(Stored items)
####

==> src/rtl/mem_seq_pkg.sv <==
// Shared types and constants for the MEM-stage matrix/scalar port sequencer.
package mem_seq_pkg;

    typedef enum logic [1:0] {
        IDLE  = 2'd0,
        BURST = 2'd1,
        DONE  = 2'd2
    } seq_state_e;

    localparam logic [1:0] BYTE_SEL_WORD = 2'b10;
    localparam int         MX_WORDS_DEF  = 4;
    localparam int         WORD_BYTES    = 4;

endpackage

==> src/rtl/mem_matrix_seq_if.sv <==
// Bus bundle between the pipeline, the matrix unit, the sequencer and the data memory.
// slave = sequencer side, master = pipeline/matrix/memory side.
interface mem_matrix_seq_if
    import mem_seq_pkg::*;
#(
    parameter int ADDR_W   = 32,
    parameter int MX_WORDS = MX_WORDS_DEF
);
    logic [ADDR_W-1:0]       sc_addr;
    logic [31:0]             sc_wdata;
    logic                    sc_r_en;
    logic                    sc_w_en;
    logic [1:0]              sc_byte_sel;
    logic [31:0]             sc_rdata;

    logic                    mx_req_valid;
    logic                    mx_req_ready;
    logic                    mx_req_write;
    logic [ADDR_W-1:0]       mx_base_addr;
    logic [MX_WORDS*32-1:0]  mx_wdata;
    logic [MX_WORDS*32-1:0]  mx_rdata;
    logic                    mx_done;
    logic                    stall;

    logic [ADDR_W-1:0]       mem_addr;
    logic [31:0]             mem_wdata;
    logic                    mem_r_en;
    logic                    mem_w_en;
    logic [1:0]              mem_byte_sel;
    logic [31:0]             mem_rdata;

    modport slave (
        input  sc_addr, sc_wdata, sc_r_en, sc_w_en, sc_byte_sel,
        output sc_rdata,
        input  mx_req_valid, mx_req_write, mx_base_addr, mx_wdata,
        output mx_req_ready, mx_rdata, mx_done, stall,
        output mem_addr, mem_wdata, mem_r_en, mem_w_en, mem_byte_sel,
        input  mem_rdata
    );

    modport master (
        output sc_addr, sc_wdata, sc_r_en, sc_w_en, sc_byte_sel,
        input  sc_rdata,
        output mx_req_valid, mx_req_write, mx_base_addr, mx_wdata,
        input  mx_req_ready, mx_rdata, mx_done, stall,
        input  mem_addr, mem_wdata, mem_r_en, mem_w_en, mem_byte_sel,
        output mem_rdata
    );

endinterface

==> src/rtl/mem_port_mux.sv <==
// Steers the single data-memory port between the scalar path and the burst engine;
// scalar read data and enables are blanked whenever the sequencer is not idle.
module mem_port_mux
    import mem_seq_pkg::*;
#(
    parameter int ADDR_W = 32
) (
    input  seq_state_e         state,
    input  logic [ADDR_W-1:0]  burst_addr,
    input  logic [31:0]        burst_wdata,
    input  logic               burst_write,
    input  logic [ADDR_W-1:0]  sc_addr,
    input  logic [31:0]        sc_wdata,
    input  logic               sc_r_en,
    input  logic               sc_w_en,
    input  logic [1:0]         sc_byte_sel,
    input  logic [31:0]        mem_rdata,
    output logic [31:0]        sc_rdata,
    output logic [ADDR_W-1:0]  mem_addr,
    output logic [31:0]        mem_wdata,
    output logic               mem_r_en,
    output logic               mem_w_en,
    output logic [1:0]         mem_byte_sel
);

    always_comb begin
        mem_addr     = sc_addr;
        mem_wdata    = sc_wdata;
        mem_r_en     = sc_r_en;
        mem_w_en     = sc_w_en;
        mem_byte_sel = sc_byte_sel;
        sc_rdata     = mem_rdata;
        if (state != IDLE) begin
            // DONE keeps the burst address on the bus but leaves the port quiet
            sc_rdata     = '0;
            mem_addr     = burst_addr;
            mem_wdata    = burst_wdata;
            mem_byte_sel = BYTE_SEL_WORD;
            mem_r_en     = (state == BURST) && !burst_write;
            mem_w_en     = (state == BURST) &&  burst_write;
        end
    end

endmodule

==> src/rtl/mem_matrix_seq.sv <==
// MEM-stage port sequencer: splits matrix row load/store into word beats and stalls the pipeline.
// Optional MEM_SEQ_PERF_EN adds saturating burst-beat and stall-cycle counters.
module mem_matrix_seq
    import mem_seq_pkg::*;
#(
    parameter int MX_WORDS = MX_WORDS_DEF,
    parameter int ADDR_W   = 32,
    parameter int CNT_W    = $clog2(MX_WORDS)
) (
    input  logic              clk,
    input  logic              rst,
    mem_matrix_seq_if.slave   bus
`ifdef MEM_SEQ_PERF_EN
    ,
    output logic [31:0]       perf_beats,
    output logic [31:0]       perf_stall
`endif
);

    localparam logic [CNT_W-1:0] LAST_BEAT = CNT_W'(MX_WORDS - 1);

    seq_state_e              state_reg;
    logic [CNT_W-1:0]        beat_reg;
    logic [ADDR_W-1:0]       base_reg;
    logic [MX_WORDS*32-1:0]  wdata_reg;
    logic                    write_reg;
    logic                    done_reg;

    logic [ADDR_W-1:0]       burst_addr;
    logic [31:0]             burst_wdata;
    logic                    load_beat;

    assign bus.mx_req_ready = (state_reg == IDLE) && !bus.sc_r_en && !bus.sc_w_en;
    assign bus.stall        = (state_reg != IDLE);
    assign bus.mx_done      = done_reg;

    // Address arithmetic wraps modulo 2^ADDR_W by construction
    assign burst_addr  = base_reg + ADDR_W'(beat_reg) * ADDR_W'(WORD_BYTES);
    assign burst_wdata = wdata_reg[{beat_reg, 5'b00000} +: 32];
    assign load_beat   = (state_reg == BURST) && !write_reg;

    always_ff @(posedge clk or negedge rst) begin
        if (!rst) begin
            state_reg <= IDLE;
            beat_reg  <= '0;
            base_reg  <= '0;
            wdata_reg <= '0;
            write_reg <= 1'b0;
            done_reg  <= 1'b0;
        end else begin
            case (state_reg)
                IDLE: begin
                    if (bus.mx_req_valid && bus.mx_req_ready) begin
                        base_reg  <= bus.mx_base_addr & ~ADDR_W'(3);
                        wdata_reg <= bus.mx_wdata;
                        write_reg <= bus.mx_req_write;
                        beat_reg  <= '0;
                        state_reg <= BURST;
                    end
                end
                BURST: begin
                    if (beat_reg == LAST_BEAT) begin
                        state_reg <= DONE;
                        done_reg  <= 1'b1;
                    end else begin
                        beat_reg <= beat_reg + 1'b1;
                    end
                end
                DONE: begin
                    done_reg  <= 1'b0;
                    state_reg <= IDLE;
                end
                default: begin
                    done_reg  <= 1'b0;
                    state_reg <= IDLE;
                end
            endcase
        end
    end

    // One capture register per row word; a store burst never touches them
    generate
        for (genvar gi = 0; gi < MX_WORDS; gi++) begin : g_word
            logic [31:0] word_reg;

            always_ff @(posedge clk or negedge rst) begin
                if (!rst) begin
                    word_reg <= '0;
                end else if (load_beat && (beat_reg == CNT_W'(gi))) begin
                    word_reg <= bus.mem_rdata;
                end
            end

            assign bus.mx_rdata[32*gi +: 32] = word_reg;
        end
    endgenerate

    mem_port_mux #(
        .ADDR_W (ADDR_W)
    ) u_mux (
        .state        (state_reg),
        .burst_addr   (burst_addr),
        .burst_wdata  (burst_wdata),
        .burst_write  (write_reg),
        .sc_addr      (bus.sc_addr),
        .sc_wdata     (bus.sc_wdata),
        .sc_r_en      (bus.sc_r_en),
        .sc_w_en      (bus.sc_w_en),
        .sc_byte_sel  (bus.sc_byte_sel),
        .mem_rdata    (bus.mem_rdata),
        .sc_rdata     (bus.sc_rdata),
        .mem_addr     (bus.mem_addr),
        .mem_wdata    (bus.mem_wdata),
        .mem_r_en     (bus.mem_r_en),
        .mem_w_en     (bus.mem_w_en),
        .mem_byte_sel (bus.mem_byte_sel)
    );

`ifdef MEM_SEQ_PERF_EN
    always_ff @(posedge clk or negedge rst) begin
        if (!rst) begin
            perf_beats <= '0;
            perf_stall <= '0;
        end else begin
            if ((state_reg == BURST) && (perf_beats != '1)) begin
                perf_beats <= perf_beats + 1'b1;
            end
            if (bus.stall && (perf_stall != '1)) begin
                perf_stall <= perf_stall + 1'b1;
            end
        end
    end
`endif

endmodule

==> src/flat_wrapper.sv <==
// flat-port wrapper written by rule: the top's interface ports become plain ports
module mem_matrix_seq_flat import mem_seq_pkg::*;
#(
    parameter int MX_WORDS = MX_WORDS_DEF,
    parameter int ADDR_W   = 32,
    parameter int CNT_W    = $clog2(MX_WORDS)
)
  (clk, rst, bus_sc_addr, bus_sc_wdata, bus_sc_r_en, bus_sc_w_en, bus_sc_byte_sel, bus_sc_rdata, bus_mx_req_valid, bus_mx_req_write, bus_mx_base_addr, bus_mx_wdata, bus_mx_req_ready, bus_mx_rdata, bus_mx_done, bus_stall, bus_mem_addr, bus_mem_wdata, bus_mem_r_en, bus_mem_w_en, bus_mem_byte_sel, bus_mem_rdata);
  mem_matrix_seq_if #(.ADDR_W(ADDR_W), .MX_WORDS(MX_WORDS)) bus_i ();
  input  logic clk;
  input  logic rst;
  input wire logic [$bits(bus_i.sc_addr)-1:0] bus_sc_addr;
  input wire logic [$bits(bus_i.sc_wdata)-1:0] bus_sc_wdata;
  input wire logic [$bits(bus_i.sc_r_en)-1:0] bus_sc_r_en;
  input wire logic [$bits(bus_i.sc_w_en)-1:0] bus_sc_w_en;
  input wire logic [$bits(bus_i.sc_byte_sel)-1:0] bus_sc_byte_sel;
  output wire logic [$bits(bus_i.sc_rdata)-1:0] bus_sc_rdata;
  input wire logic [$bits(bus_i.mx_req_valid)-1:0] bus_mx_req_valid;
  input wire logic [$bits(bus_i.mx_req_write)-1:0] bus_mx_req_write;
  input wire logic [$bits(bus_i.mx_base_addr)-1:0] bus_mx_base_addr;
  input wire logic [$bits(bus_i.mx_wdata)-1:0] bus_mx_wdata;
  output wire logic [$bits(bus_i.mx_req_ready)-1:0] bus_mx_req_ready;
  output wire logic [$bits(bus_i.mx_rdata)-1:0] bus_mx_rdata;
  output wire logic [$bits(bus_i.mx_done)-1:0] bus_mx_done;
  output wire logic [$bits(bus_i.stall)-1:0] bus_stall;
  output wire logic [$bits(bus_i.mem_addr)-1:0] bus_mem_addr;
  output wire logic [$bits(bus_i.mem_wdata)-1:0] bus_mem_wdata;
  output wire logic [$bits(bus_i.mem_r_en)-1:0] bus_mem_r_en;
  output wire logic [$bits(bus_i.mem_w_en)-1:0] bus_mem_w_en;
  output wire logic [$bits(bus_i.mem_byte_sel)-1:0] bus_mem_byte_sel;
  input wire logic [$bits(bus_i.mem_rdata)-1:0] bus_mem_rdata;
  assign bus_i.sc_addr = bus_sc_addr;
  assign bus_i.sc_wdata = bus_sc_wdata;
  assign bus_i.sc_r_en = bus_sc_r_en;
  assign bus_i.sc_w_en = bus_sc_w_en;
  assign bus_i.sc_byte_sel = bus_sc_byte_sel;
  assign bus_sc_rdata = bus_i.sc_rdata;
  assign bus_i.mx_req_valid = bus_mx_req_valid;
  assign bus_i.mx_req_write = bus_mx_req_write;
  assign bus_i.mx_base_addr = bus_mx_base_addr;
  assign bus_i.mx_wdata = bus_mx_wdata;
  assign bus_mx_req_ready = bus_i.mx_req_ready;
  assign bus_mx_rdata = bus_i.mx_rdata;
  assign bus_mx_done = bus_i.mx_done;
  assign bus_stall = bus_i.stall;
  assign bus_mem_addr = bus_i.mem_addr;
  assign bus_mem_wdata = bus_i.mem_wdata;
  assign bus_mem_r_en = bus_i.mem_r_en;
  assign bus_mem_w_en = bus_i.mem_w_en;
  assign bus_mem_byte_sel = bus_i.mem_byte_sel;
  assign bus_i.mem_rdata = bus_mem_rdata;
  mem_matrix_seq #(.MX_WORDS(MX_WORDS), .ADDR_W(ADDR_W), .CNT_W(CNT_W)) u_core (.clk(clk), .rst(rst), .bus(bus_i));
endmodule
==> config.mk <==
export PLATFORM = sky130hd
export DESIGN_NAME = mem_matrix_seq_flat
export DESIGN_NICKNAME = d
export VERILOG_FILES = /design/src/rtl/mem_seq_pkg.sv /design/src/rtl/mem_matrix_seq_if.sv /design/src/rtl/mem_port_mux.sv /design/src/rtl/mem_matrix_seq.sv /design/src/flat_wrapper.sv
export SDC_FILE = /design/constraint.sdc
export NUM_CORES = 1
export LEC_CHECK = 0
export ABC_AREA = 1
export CAP_MARGIN = 20
export CORE_UTILIZATION = 30
export CTS_BUF_LIST = sky130_fd_sc_hd__clkbuf_16
export CTS_CLUSTER_DIAMETER = 100
export DETAILED_ROUTE_END_ITERATION = 8
export PLACE_DENSITY = 0.55
export SLEW_MARGIN = 40
export SYNTH_ARGS = -nofsm -noshare
export SYNTH_HDL_FRONTEND = slang
export SYNTH_HIERARCHICAL = 1
export SYNTH_SLANG_ARGS = --single-unit
==> constraint.sdc <==
create_clock -name clk -period 2.27 [get_ports clk]
set_input_delay 0.3405 -clock clk [delete_from_list [all_inputs] [get_ports clk]]
set_output_delay 0.3405 -clock clk [all_outputs]
set_load 0.01 [all_outputs]
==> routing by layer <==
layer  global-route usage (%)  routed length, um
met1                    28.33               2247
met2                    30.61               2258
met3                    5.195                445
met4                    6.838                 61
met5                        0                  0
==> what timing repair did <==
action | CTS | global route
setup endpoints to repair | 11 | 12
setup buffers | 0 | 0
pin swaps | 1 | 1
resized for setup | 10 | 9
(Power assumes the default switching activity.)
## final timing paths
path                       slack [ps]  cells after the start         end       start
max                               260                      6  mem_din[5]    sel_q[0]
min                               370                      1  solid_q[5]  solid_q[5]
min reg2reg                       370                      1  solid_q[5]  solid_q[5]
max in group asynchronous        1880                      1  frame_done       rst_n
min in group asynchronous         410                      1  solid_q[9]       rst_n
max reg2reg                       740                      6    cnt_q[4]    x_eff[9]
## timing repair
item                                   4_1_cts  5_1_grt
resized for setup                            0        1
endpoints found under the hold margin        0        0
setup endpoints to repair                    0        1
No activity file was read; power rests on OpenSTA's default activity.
===== config.mk =====
export PLATFORM = sky130hd
export DESIGN_NAME = div_unit
export DESIGN_NICKNAME = d
export VERILOG_FILES = /design/src/rtl/div_pkg.sv /design/src/rtl/div_sign_fix.sv /design/src/rtl/div_unit.sv
export SDC_FILE = /design/constraint.sdc
export NUM_CORES = 1
export LEC_CHECK = 0
export BUFFER_PORTS_ARGS = -buffer_cell sky130_fd_sc_hd__clkbuf_2
export CAP_MARGIN = 20
export CORE_MARGIN = 3
export CORE_UTILIZATION = 55
export DETAILED_ROUTE_END_ITERATION = 8
export GPL_TIMING_DRIVEN = 1
export PLACE_DENSITY_LB_ADDON = 0.15
export SLEW_MARGIN = 20
export SYNTH_ARGS = -nofsm -noshare
export SYNTH_HDL_FRONTEND = slang
export SYNTH_SLANG_ARGS = --single-unit

===== constraint.sdc =====
create_clock -name clk -period 7 [get_ports clk]
set_input_delay 0.7 -clock clk [delete_from_list [all_inputs] [get_ports clk]]
set_output_delay 0.7 -clock clk [all_outputs]
set_load 0.01 [all_outputs]

===== src/rtl/div_pkg.sv =====
// Shared types and constants for the multi-cycle restoring divider.
package div_pkg;

    typedef enum logic [1:0] {
        IDLE   = 2'b00,
        BYZERO = 2'b01,
        ON     = 2'b10,
        END    = 2'b11
    } div_state_e;

    localparam int DIV_WIDTH = 32;
    localparam logic [DIV_WIDTH-1:0] DIV_ZERO_Q = '1;

endpackage


===== src/rtl/div_sign_fix.sv =====
// Conditional two's-complement negate; used both for operand magnitudes and result sign fix.
module div_sign_fix
    import div_pkg::*;
#(
    parameter int WIDTH = DIV_WIDTH
) (
    input  logic             neg_i,
    input  logic [WIDTH-1:0] val_i,
    output logic [WIDTH-1:0] val_o
);

    // Wraps mod 2^WIDTH, so the most negative value maps onto itself.
    function automatic logic [WIDTH-1:0] negate(input logic [WIDTH-1:0] v);
        return ~v + WIDTH'(1);
    endfunction

    assign val_o = neg_i ? negate(val_i) : val_i;

endmodule
<file path="config.mk">
export PLATFORM = sky130hd
export DESIGN_NAME = cnt_seq_ctrl
export DESIGN_NICKNAME = d
export VERILOG_FILES = /design/src/rtl/cnt_seq_ctrl.sv
export SDC_FILE = /design/constraint.sdc
export NUM_CORES = 1
export LEC_CHECK = 0
export BUFFER_PORTS_ARGS = -buffer_cell sky130_fd_sc_hd__buf_2
export CORE_MARGIN = 5
export CORE_UTILIZATION = 53
export DETAILED_ROUTE_END_ITERATION = 6
export PLACE_DENSITY = 0.83
export SYNTH_ARGS = -nofsm -noshare
export SYNTH_HDL_FRONTEND = slang
export SYNTH_SLANG_ARGS = --single-unit
</file>
<file path="constraint.sdc">
create_clock -name clock -period 2.4 [get_ports clock]
set_input_delay 0.36 -clock clock [delete_from_list [all_inputs] [get_ports clock]]
set_output_delay 0.36 -clock clock [all_outputs]
set_load 0.01 [all_outputs]
</file>
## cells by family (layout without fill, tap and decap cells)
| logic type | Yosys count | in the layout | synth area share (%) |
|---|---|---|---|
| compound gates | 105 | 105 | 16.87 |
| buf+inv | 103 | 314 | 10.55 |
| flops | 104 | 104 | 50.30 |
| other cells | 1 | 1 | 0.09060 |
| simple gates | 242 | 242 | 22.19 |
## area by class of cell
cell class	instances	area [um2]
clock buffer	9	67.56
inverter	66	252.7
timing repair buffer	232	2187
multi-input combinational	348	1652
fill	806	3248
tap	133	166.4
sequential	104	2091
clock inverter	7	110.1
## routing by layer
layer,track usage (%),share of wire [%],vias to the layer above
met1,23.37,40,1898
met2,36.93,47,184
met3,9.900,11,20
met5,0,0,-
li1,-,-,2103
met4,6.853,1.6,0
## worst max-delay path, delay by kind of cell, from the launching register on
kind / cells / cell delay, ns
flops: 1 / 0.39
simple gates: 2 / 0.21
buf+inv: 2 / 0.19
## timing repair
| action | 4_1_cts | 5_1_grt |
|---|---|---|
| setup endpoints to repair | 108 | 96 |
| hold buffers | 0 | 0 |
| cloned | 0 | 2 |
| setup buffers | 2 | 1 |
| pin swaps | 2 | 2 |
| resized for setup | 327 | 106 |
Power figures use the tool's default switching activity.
File: config.mk
export PLATFORM = sky130hd
export DESIGN_NAME = wb_arbiter
export DESIGN_NICKNAME = d
export VERILOG_FILES = /design/src/rtl/wb_arbiter.sv
export SDC_FILE = /design/constraint.sdc
export NUM_CORES = 1
export LEC_CHECK = 0
export CAP_MARGIN = 20
export CORE_MARGIN = 5
export CORE_UTILIZATION = 55
export DETAILED_ROUTE_END_ITERATION = 8
export DONT_BUFFER_PORTS = 1
export PLACE_DENSITY = 0.7
export SLEW_MARGIN = 40
export SYNTH_ARGS = -nofsm -noshare
export SYNTH_HDL_FRONTEND = slang
export SYNTH_SLANG_ARGS = --single-unit
export TNS_END_PERCENT = 20
File: constraint.sdc
create_clock -name clk -period 4.8 [get_ports clk]
set_input_delay 0.96 -clock clk [delete_from_list [all_inputs] [get_ports clk]]
set_output_delay 0.96 -clock clk [all_outputs]
set_load 0.01 [all_outputs]
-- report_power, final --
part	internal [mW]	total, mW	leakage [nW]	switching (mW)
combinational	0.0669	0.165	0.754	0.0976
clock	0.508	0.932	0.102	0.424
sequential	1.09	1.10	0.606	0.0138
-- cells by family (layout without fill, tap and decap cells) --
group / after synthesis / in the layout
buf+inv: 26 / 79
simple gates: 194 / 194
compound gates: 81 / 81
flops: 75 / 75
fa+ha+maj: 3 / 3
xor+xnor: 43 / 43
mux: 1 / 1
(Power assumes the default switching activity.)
<file path="config.mk">
export PLATFORM = sky130hd
export DESIGN_NAME = std_div_iter_flat
export DESIGN_NICKNAME = d
export VERILOG_FILES = /design/src/rtl/std_div_iter_if.sv /design/src/rtl/std_div_iter.sv /design/src/flat_wrapper.sv
export SDC_FILE = /design/constraint.sdc
export NUM_CORES = 1
export LEC_CHECK = 0
export BUFFER_PORTS_ARGS = -buffer_cell sky130_fd_sc_hd__buf_2
export CAP_MARGIN = 20
export CORE_ASPECT_RATIO = 1.1
export CORE_UTILIZATION = 58
export CTS_CLUSTER_SIZE = 30
export DETAILED_ROUTE_END_ITERATION = 12
export MAX_ROUTING_LAYER = met4
export PLACE_DENSITY = 0.92
export SYNTH_ARGS = -nofsm -noshare
export SYNTH_HDL_FRONTEND = slang
export SYNTH_SLANG_ARGS = --single-unit
</file>
<file path="constraint.sdc">
create_clock -name clk -period 4 [get_ports clk]
set_input_delay 0.2 -clock clk [delete_from_list [all_inputs] [get_ports clk]]
set_output_delay 0.2 -clock clk [all_outputs]
set_load 0.02 [all_outputs]
</file>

####

# Required action:
Copy the records above exactly, beginning at the line that contains "kind / cells / cell delay, ns" and stopping after the line that contains "327 | 106 |".

# Expected answer:
kind / cells / cell delay, ns
flops: 1 / 0.39
simple gates: 2 / 0.21
buf+inv: 2 / 0.19
## timing repair
| action | 4_1_cts | 5_1_grt |
|---|---|---|
| setup endpoints to repair | 108 | 96 |
| hold buffers | 0 | 0 |
| cloned | 0 | 2 |
| setup buffers | 2 | 1 |
| pin swaps | 2 | 2 |
| resized for setup | 327 | 106 |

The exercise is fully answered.